▶ WORK ORDER
Starting at the line that contains "-- run 2: power" and ending at the line that contains "-424,5 +423,4 @@", the lines below are to be given again exactly, with nothing added.

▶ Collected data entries
+---+

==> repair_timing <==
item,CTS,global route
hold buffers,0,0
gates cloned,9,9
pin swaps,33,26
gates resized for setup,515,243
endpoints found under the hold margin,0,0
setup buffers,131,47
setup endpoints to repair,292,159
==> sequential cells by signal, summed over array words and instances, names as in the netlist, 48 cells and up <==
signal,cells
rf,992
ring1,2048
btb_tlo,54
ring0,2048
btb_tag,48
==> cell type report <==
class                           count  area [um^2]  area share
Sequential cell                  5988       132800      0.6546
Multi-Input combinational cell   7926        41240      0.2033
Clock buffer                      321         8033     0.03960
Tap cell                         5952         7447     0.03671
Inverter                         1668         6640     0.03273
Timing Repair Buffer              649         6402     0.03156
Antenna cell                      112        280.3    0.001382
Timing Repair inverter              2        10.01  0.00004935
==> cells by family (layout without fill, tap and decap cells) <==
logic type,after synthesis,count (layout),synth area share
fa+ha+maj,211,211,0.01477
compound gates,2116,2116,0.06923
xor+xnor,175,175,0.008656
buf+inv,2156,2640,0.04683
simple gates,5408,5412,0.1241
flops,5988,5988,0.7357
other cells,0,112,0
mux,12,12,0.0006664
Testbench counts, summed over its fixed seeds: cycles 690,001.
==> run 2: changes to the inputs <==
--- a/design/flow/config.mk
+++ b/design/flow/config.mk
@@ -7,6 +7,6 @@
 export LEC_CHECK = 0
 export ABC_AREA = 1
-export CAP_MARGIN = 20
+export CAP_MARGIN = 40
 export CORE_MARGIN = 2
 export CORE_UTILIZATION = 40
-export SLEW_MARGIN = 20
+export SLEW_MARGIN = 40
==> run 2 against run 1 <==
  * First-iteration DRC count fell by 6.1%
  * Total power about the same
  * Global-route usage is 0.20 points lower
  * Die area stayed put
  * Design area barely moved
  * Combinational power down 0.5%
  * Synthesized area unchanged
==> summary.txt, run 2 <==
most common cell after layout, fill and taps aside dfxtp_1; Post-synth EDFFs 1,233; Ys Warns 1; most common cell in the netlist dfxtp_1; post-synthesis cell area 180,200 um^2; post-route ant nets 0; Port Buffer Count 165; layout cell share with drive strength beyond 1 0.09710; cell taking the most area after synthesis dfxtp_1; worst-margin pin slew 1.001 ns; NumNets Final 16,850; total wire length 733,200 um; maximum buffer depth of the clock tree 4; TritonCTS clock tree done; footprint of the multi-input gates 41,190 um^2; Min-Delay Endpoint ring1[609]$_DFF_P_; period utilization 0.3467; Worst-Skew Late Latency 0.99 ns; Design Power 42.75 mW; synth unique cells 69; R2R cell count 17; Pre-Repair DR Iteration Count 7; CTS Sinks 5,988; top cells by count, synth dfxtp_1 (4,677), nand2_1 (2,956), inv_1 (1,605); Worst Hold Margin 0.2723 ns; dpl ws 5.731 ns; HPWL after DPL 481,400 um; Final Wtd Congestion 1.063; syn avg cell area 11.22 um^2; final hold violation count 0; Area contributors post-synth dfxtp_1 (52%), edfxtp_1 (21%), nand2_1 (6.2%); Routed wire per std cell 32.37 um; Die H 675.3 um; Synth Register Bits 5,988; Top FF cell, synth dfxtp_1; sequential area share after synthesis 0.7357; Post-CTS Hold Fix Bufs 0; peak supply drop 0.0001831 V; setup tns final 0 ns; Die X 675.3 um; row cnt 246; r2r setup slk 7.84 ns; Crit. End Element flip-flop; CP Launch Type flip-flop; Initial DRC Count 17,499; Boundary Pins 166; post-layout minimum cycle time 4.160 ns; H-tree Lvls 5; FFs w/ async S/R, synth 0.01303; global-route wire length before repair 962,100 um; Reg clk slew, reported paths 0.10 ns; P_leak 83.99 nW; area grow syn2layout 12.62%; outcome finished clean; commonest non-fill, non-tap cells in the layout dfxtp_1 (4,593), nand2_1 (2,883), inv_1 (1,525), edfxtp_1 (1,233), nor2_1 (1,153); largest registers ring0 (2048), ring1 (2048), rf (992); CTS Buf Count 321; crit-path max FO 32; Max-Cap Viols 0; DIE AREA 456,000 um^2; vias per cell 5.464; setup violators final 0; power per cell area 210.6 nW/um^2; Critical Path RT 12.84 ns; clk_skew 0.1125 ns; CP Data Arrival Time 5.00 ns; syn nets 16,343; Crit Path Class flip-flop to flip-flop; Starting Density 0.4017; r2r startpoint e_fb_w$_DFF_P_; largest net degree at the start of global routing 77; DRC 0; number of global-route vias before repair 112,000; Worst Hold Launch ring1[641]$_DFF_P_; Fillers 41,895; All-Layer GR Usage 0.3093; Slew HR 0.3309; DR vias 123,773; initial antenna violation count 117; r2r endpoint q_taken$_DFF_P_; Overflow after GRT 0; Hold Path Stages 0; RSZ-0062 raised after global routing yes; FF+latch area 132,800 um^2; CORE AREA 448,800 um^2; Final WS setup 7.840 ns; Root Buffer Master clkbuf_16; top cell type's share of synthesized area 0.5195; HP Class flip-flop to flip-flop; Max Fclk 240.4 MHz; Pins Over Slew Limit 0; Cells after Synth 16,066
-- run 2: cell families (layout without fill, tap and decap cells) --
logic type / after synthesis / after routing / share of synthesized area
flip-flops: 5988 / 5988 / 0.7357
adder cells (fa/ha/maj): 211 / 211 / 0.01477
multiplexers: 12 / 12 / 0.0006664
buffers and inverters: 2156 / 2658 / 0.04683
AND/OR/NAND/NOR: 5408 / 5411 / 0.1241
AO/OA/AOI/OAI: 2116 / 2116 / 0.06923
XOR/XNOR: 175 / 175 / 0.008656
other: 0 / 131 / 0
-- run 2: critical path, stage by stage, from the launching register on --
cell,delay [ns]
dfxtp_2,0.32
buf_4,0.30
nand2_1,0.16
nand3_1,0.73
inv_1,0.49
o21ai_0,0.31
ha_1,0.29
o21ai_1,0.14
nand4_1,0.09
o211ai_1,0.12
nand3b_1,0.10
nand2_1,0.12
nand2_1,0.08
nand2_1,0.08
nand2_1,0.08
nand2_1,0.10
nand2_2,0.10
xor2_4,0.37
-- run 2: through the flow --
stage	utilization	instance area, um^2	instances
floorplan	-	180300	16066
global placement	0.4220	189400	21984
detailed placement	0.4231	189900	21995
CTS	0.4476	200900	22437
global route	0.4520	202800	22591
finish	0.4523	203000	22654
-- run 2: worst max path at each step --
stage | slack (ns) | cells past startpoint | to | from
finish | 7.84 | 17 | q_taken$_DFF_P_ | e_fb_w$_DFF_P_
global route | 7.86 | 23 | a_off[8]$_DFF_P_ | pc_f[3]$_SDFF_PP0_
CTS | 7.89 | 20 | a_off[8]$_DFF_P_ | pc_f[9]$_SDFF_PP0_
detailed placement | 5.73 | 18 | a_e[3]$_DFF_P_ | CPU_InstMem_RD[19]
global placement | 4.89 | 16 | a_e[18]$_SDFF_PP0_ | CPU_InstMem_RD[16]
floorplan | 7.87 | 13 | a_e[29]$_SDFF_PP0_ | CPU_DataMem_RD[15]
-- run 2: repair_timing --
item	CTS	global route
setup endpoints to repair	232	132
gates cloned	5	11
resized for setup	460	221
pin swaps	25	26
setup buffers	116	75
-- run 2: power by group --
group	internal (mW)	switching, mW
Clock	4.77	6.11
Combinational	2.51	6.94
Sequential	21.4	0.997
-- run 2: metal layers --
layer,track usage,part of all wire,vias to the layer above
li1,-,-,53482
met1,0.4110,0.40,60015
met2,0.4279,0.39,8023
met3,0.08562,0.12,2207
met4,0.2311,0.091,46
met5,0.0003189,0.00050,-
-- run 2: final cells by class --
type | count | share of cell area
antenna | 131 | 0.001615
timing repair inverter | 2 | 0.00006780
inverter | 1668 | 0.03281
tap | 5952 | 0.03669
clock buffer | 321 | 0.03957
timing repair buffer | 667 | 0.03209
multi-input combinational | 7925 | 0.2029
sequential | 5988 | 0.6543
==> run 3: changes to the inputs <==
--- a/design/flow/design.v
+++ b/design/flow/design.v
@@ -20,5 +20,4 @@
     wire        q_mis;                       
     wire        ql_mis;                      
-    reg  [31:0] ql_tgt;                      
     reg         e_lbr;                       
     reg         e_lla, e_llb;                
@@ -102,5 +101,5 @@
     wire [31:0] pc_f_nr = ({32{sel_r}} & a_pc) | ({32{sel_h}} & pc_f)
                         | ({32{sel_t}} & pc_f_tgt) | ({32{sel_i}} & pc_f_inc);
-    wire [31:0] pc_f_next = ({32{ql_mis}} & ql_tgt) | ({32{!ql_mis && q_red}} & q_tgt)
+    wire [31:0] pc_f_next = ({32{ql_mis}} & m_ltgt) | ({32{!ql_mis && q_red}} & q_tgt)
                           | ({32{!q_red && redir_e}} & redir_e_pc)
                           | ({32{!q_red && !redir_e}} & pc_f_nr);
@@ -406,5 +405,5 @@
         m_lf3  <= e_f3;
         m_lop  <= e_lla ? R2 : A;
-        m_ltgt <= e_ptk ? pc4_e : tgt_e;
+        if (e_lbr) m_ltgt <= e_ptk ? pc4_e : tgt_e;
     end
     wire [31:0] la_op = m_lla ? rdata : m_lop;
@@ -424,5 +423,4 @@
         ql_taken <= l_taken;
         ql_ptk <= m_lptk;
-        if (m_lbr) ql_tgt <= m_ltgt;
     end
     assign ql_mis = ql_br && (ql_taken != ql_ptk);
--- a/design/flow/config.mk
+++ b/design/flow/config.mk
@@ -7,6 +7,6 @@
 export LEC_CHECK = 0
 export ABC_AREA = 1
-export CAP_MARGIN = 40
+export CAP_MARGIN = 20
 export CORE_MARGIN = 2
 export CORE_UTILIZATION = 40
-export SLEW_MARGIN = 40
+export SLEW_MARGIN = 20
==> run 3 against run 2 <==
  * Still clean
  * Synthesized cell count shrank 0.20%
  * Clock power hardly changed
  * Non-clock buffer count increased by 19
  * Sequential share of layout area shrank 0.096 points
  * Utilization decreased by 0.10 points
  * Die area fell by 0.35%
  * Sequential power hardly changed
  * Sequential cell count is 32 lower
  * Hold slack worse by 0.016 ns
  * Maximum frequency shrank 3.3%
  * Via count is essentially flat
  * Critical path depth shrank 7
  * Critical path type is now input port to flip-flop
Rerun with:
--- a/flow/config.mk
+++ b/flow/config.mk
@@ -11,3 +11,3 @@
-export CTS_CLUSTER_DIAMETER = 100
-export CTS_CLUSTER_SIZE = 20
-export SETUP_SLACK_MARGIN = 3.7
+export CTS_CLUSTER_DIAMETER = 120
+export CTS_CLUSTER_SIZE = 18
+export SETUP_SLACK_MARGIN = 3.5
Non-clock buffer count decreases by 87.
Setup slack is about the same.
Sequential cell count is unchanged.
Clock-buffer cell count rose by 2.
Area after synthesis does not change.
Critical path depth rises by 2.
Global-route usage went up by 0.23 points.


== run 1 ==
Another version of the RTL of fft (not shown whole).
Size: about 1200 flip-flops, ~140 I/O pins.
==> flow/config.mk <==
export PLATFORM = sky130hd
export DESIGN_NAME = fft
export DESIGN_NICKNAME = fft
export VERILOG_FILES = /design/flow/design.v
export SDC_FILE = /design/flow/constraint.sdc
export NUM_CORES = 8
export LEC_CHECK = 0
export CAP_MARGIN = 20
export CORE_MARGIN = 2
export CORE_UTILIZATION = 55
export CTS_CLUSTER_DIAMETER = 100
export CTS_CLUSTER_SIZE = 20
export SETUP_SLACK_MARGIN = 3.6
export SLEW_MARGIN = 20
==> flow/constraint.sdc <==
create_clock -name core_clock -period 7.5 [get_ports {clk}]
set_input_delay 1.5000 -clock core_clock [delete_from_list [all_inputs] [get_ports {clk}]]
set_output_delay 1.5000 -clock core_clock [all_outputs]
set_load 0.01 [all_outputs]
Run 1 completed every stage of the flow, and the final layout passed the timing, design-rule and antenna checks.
This is an optimization exercise on Yosys and OpenROAD, whose aim is small area, not a production implementation. The RTL was checked by simulation tests, not by an equivalence proof against the original design. Power is estimated from default activity; no workload was simulated. The clock port is modelled as an ideal driver; clocking choices that lean on that would not hold on a real chip.

north:
Design adc16_top, start of the top module:
module adc16_top(
 	input                  CLK,
    input                  RESET_n,
	input                  RX1,
	output                 TX1,
    input   wire           CLKOUT_U10_n,
    input   wire           CLKOUT_U11_n,
    input   wire           CLKOUT_U12_n,
    input   wire           CLKOUT_U13_n,
    input   wire           CLKOUT_U14_n,
    input   wire           CLKOUT_U15_n,
    input   wire           CLKOUT_U16_n,
    input   wire           CLKOUT_U17_n,
    input   wire           CLKOUT_U18_n,
    input   wire           CLKOUT_U19_n,
    input   wire           CLKOUT_U20_n,
    input   wire           CLKOUT_U21_n,
    input   wire           CLKOUT_U22_n,
    input   wire           CLKOUT_U23_n,
    input   wire           CLKOUT_U24_n,
    input   wire           CLKOUT_U25_n,
    input   wire           CLKOUT_U10_p,
    input   wire           CLKOUT_U11_p,
    input   wire           CLKOUT_U12_p,
    input   wire           CLKOUT_U13_p,
    input   wire           CLKOUT_U14_p,
    input   wire           CLKOUT_U15_p,
    input   wire           CLKOUT_U16_p,
    input   wire           CLKOUT_U17_p,
    input   wire           CLKOUT_U18_p,
    input   wire           CLKOUT_U19_p,
    input   wire           CLKOUT_U20_p,
    input   wire           CLKOUT_U21_p,
    input   wire           CLKOUT_U22_p,
    input   wire           CLKOUT_U23_p,
    input   wire           CLKOUT_U24_p,
    input   wire           CLKOUT_U25_p,
    input   wire  [15:0]   DATA_IN_U10,
    input   wire  [15:0]   DATA_IN_U11,
    input   wire  [15:0]   DATA_IN_U12,
    input   wire  [15:0]   DATA_IN_U13,
    input   wire  [15:0]   DATA_IN_U14,
    input   wire  [15:0]   DATA_IN_U15,
    input   wire  [15:0]   DATA_IN_U16,
    input   wire  [15:0]   DATA_IN_U17,
    input   wire  [15:0]   DATA_IN_U18,
    input   wire  [15:0]   DATA_IN_U19,
    input   wire  [15:0]   DATA_IN_U20,
    input   wire  [15:0]   DATA_IN_U21,
    input   wire  [15:0]   DATA_IN_U22,
    input   wire  [15:0]   DATA_IN_U23,
    input   wire  [15:0]   DATA_IN_U24,
    input   wire  [15:0]   DATA_IN_U25
	);
clock: 20.0 ns
lec_check: 0
cap_margin: 20
core_margin: 2
core_utilization: 40
cts_buf_list: sky130_fd_sc_hd__clkbuf_4 sky130_fd_sc_hd__clkbuf_8
slew_margin: 20
run.sh (not shown) runs the stock make flow with config.mk's settings and CLKGATE_MAP_FILE= SYNTH_SCRIPT=/design/flow/synth_recipe.tcl, a recipe that flattens the netlist after the stock synthesis.
north ended with every stage complete and zero timing, DRC or antenna violations.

+---+

▶ RESULT OF THE EXERCISE
-- run 2: power by group --
group	internal (mW)	switching, mW
Clock	4.77	6.11
Combinational	2.51	6.94
Sequential	21.4	0.997
-- run 2: metal layers --
layer,track usage,part of all wire,vias to the layer above
li1,-,-,53482
met1,0.4110,0.40,60015
met2,0.4279,0.39,8023
met3,0.08562,0.12,2207
met4,0.2311,0.091,46
met5,0.0003189,0.00050,-
-- run 2: final cells by class --
type | count | share of cell area
antenna | 131 | 0.001615
timing repair inverter | 2 | 0.00006780
inverter | 1668 | 0.03281
tap | 5952 | 0.03669
clock buffer | 321 | 0.03957
timing repair buffer | 667 | 0.03209
multi-input combinational | 7925 | 0.2029
sequential | 5988 | 0.6543
==> run 3: changes to the inputs <==
--- a/design/flow/design.v
+++ b/design/flow/design.v
@@ -20,5 +20,4 @@
     wire        q_mis;                       
     wire        ql_mis;                      
-    reg  [31:0] ql_tgt;                      
     reg         e_lbr;                       
     reg         e_lla, e_llb;                
@@ -102,5 +101,5 @@
     wire [31:0] pc_f_nr = ({32{sel_r}} & a_pc) | ({32{sel_h}} & pc_f)
                         | ({32{sel_t}} & pc_f_tgt) | ({32{sel_i}} & pc_f_inc);
-    wire [31:0] pc_f_next = ({32{ql_mis}} & ql_tgt) | ({32{!ql_mis && q_red}} & q_tgt)
+    wire [31:0] pc_f_next = ({32{ql_mis}} & m_ltgt) | ({32{!ql_mis && q_red}} & q_tgt)
                           | ({32{!q_red && redir_e}} & redir_e_pc)
                           | ({32{!q_red && !redir_e}} & pc_f_nr);
@@ -406,5 +405,5 @@
         m_lf3  <= e_f3;
         m_lop  <= e_lla ? R2 : A;
-        m_ltgt <= e_ptk ? pc4_e : tgt_e;
+        if (e_lbr) m_ltgt <= e_ptk ? pc4_e : tgt_e;
     end
     wire [31:0] la_op = m_lla ? rdata : m_lop;
@@ -424,5 +423,4 @@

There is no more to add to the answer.